Return, word for word, the lines running from the one that contains "if (!rst_ni) begin" to the final line of the listing below.

--------------------------------

Context: an optimization exercise on an open-source flow, tuned for small area and a short achievable clock period. The choices shown serve that exercise and are no tape-out recipe.
Only simulation tests tie the RTL to the original design; equivalence was not proved.
Power figures rest on the tool's default switching activity, not on a simulated workload.

[design/flow/design.v]
package merge_stream_pkg;
  localparam logic [3:0] WT_EHDR = 4'd1;
  localparam logic [3:0] WT_CHDR = 4'd2;
  localparam logic [3:0] WT_CLUS = 4'd3;
  localparam logic [3:0] WT_TRLR = 4'd4;
  localparam logic [5:0] CRC6_POLY = 6'h03;
  localparam logic [3:0] HDR_BITS = 4'd12;
  localparam logic [3:0] CRC_BITS = 4'd6;
  localparam logic [3:0] PRE_BITS = 4'd5;
  localparam logic [3:0] MAX_CHIPS = 4'd6;
  localparam int NCLUS_HI = 10;
  localparam int NCLUS_LO = 6;
  typedef enum logic [2:0] {
    ST_HUNT = 3'd0,
    ST_PRE  = 3'd1,
    ST_EHDR = 3'd2,
    ST_CHDR = 3'd3,
    ST_CLUS = 3'd4,
    ST_CRCB = 3'd5,
    ST_TRLR = 3'd6
  } rx_state_e;
endpackage
module merge_word_fifo (
  input  logic        clk_i,
  input  logic        rst_ni,
  input  logic        push_i,
  input  logic [13:0] din_i,
  input  logic        pop_i,
  output logic [14:0] head_o,
  output logic        valid_o,
  output logic        drop_o,
  output logic        room_o
);
  localparam int W = 14;
  logic [W-1:0] mem0_q [64];
  logic [W-1:0] mem1_q [64];
  logic [W-1:0] mem2_q [64];
  logic [W-1:0] mem3_q [64];
  logic [7:0]   wp_q, ra_q;
  logic [8:0]   cnt_q, cnt_p, cnt_m;
  logic         valid_q, full_q, room_q;
  logic [W-1:0] s0_q, s1_q, s2_q, s3_q, rword;
  logic [1:0]   ssel_q;
  logic         sv_q;
  logic [14:0]  q0_q;
  logic [W-1:0] q1_q, q2_q;
  logic         qv1_q, qv2_q, qv3_q;       
  logic         qa0, qa1, qa2, qa_ge1, qa_ge2, qa_ge3, m_ge1, m_eq2;
  logic         qv1_d, qv2_d, qv3_d;
  logic         push_ok, pop, fetched, space, issue, bypass;
  logic [W-1:0] e0, e1, e2, in1, n0, n1, n2;
  function automatic logic [14:0] dec(input logic [13:0] w);
    dec = {(w[13:12] == 2'b00), w};
  endfunction
  assign push_ok = push_i & ~full_q;
  assign drop_o  = push_i & full_q;
  assign pop     = pop_i & valid_q;
  assign cnt_p   = cnt_q + {8'd0, push_ok};
  assign cnt_m   = cnt_p - 9'd1;
  always_ff @(posedge clk_i) begin
    if (push_ok && wp_q[7:6] == 2'd0) mem0_q[wp_q[5:0]] <= din_i;
    if (push_ok && wp_q[7:6] == 2'd1) mem1_q[wp_q[5:0]] <= din_i;
    if (push_ok && wp_q[7:6] == 2'd2) mem2_q[wp_q[5:0]] <= din_i;
    if (push_ok && wp_q[7:6] == 2'd3) mem3_q[wp_q[5:0]] <= din_i;
  end
  assign fetched = (ra_q == wp_q);
  assign space   = pop || !(qv3_q || (qv2_q && sv_q));
  assign issue   = !fetched && space;
  assign bypass  = fetched && push_ok && space;
  always_ff @(posedge clk_i) begin
    s0_q   <= mem0_q[ra_q[5:0]];
    s1_q   <= mem1_q[ra_q[5:0]];
    s2_q   <= mem2_q[ra_q[5:0]];
    s3_q   <= mem3_q[ra_q[5:0]];
    ssel_q <= ra_q[7:6];
  end
  always_comb begin
    case (ssel_q)
      2'd0:    rword = s0_q;
      2'd1:    rword = s1_q;
      2'd2:    rword = s2_q;
      default: rword = s3_q;
    endcase
  end
  assign qa_ge1 = pop ? qv2_q : qv1_q;
  assign qa_ge2 = pop ? qv3_q : qv2_q;
  assign qa_ge3 = pop ? 1'b0  : qv3_q;
  assign qa0    = !qa_ge1;
  assign qa1    = qa_ge1 && !qa_ge2;
  assign qa2    = qa_ge2 && !qa_ge3;
  assign m_ge1  = sv_q || bypass;
  assign m_eq2  = sv_q && bypass;
  assign qv1_d  = qa_ge1 || m_ge1;
  assign qv2_d  = qa_ge2 || (qa_ge1 && m_ge1) || m_eq2;
  assign qv3_d  = qa_ge3 || (qa_ge2 && m_ge1) || (qa_ge1 && m_eq2);
  assign in1 = sv_q ? rword : din_i;
  assign e0  = pop ? q1_q : q0_q[13:0];
  assign e1  = pop ? q2_q : q1_q;
  assign e2  = q2_q;
  always_comb begin
    n0 = qa0 ? in1 : e0;
    n1 = qa1 ? in1 : (qa0 ? din_i : e1);
    n2 = qa2 ? in1 : (qa1 ? din_i : e2);
  end
  always_ff @(posedge clk_i) begin
    q1_q <= n1;
    q2_q <= n2;
  end
  always_ff @(posedge clk_i) begin
    if (!rst_ni) begin
      cnt_q   <= '0;
      valid_q <= 1'b0;
      full_q  <= 1'b0;
      room_q  <= 1'b1;
      wp_q    <= 8'd0;
      ra_q    <= 8'd0;
      sv_q    <= 1'b0;
      qv1_q   <= 1'b0;
      qv2_q   <= 1'b0;
      qv3_q   <= 1'b0;
      q0_q    <= '0;
    end else begin
      if (pop) begin
        cnt_q   <= cnt_m;
        valid_q <= cnt_p >= 9'd2;
        full_q  <= 1'b0;
        room_q  <= cnt_p <= 9'd57;
      end else begin
        cnt_q   <= cnt_p;
        valid_q <= cnt_p >= 9'd1;
        full_q  <= cnt_p == 9'd256;
        room_q  <= cnt_p <= 9'd56;
      end
      if (push_ok)         wp_q <= wp_q + 8'd1;
      if (issue || bypass) ra_q <= ra_q + 8'd1;
      sv_q <= issue;
      qv1_q <= qv1_d;
      qv2_q <= qv2_d;
      qv3_q <= qv3_d;
      q0_q  <= qv1_d ? dec(n0) : '0;
    end
  end
  assign head_o  = q0_q;
  assign valid_o = valid_q;
  assign room_o  = room_q;
endmodule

--------------------------------

Your response:
    if (!rst_ni) begin
      cnt_q   <= '0;
      valid_q <= 1'b0;
      full_q  <= 1'b0;
      room_q  <= 1'b1;
      wp_q    <= 8'd0;
      ra_q    <= 8'd0;
      sv_q    <= 1'b0;
      qv1_q   <= 1'b0;
      qv2_q   <= 1'b0;
      qv3_q   <= 1'b0;
      q0_q    <= '0;
    end else begin
      if (pop) begin
        cnt_q   <= cnt_m;
        valid_q <= cnt_p >= 9'd2;
        full_q  <= 1'b0;
        room_q  <= cnt_p <= 9'd57;
      end else begin
        cnt_q   <= cnt_p;
        valid_q <= cnt_p >= 9'd1;
        full_q  <= cnt_p == 9'd256;
        room_q  <= cnt_p <= 9'd56;
      end
      if (push_ok)         wp_q <= wp_q + 8'd1;
      if (issue || bypass) ra_q <= ra_q + 8'd1;
      sv_q <= issue;
      qv1_q <= qv1_d;
      qv2_q <= qv2_d;
      qv3_q <= qv3_d;
      q0_q  <= qv1_d ? dec(n0) : '0;
    end
  end
  assign head_o  = q0_q;
  assign valid_o = valid_q;
  assign room_o  = room_q;
endmodule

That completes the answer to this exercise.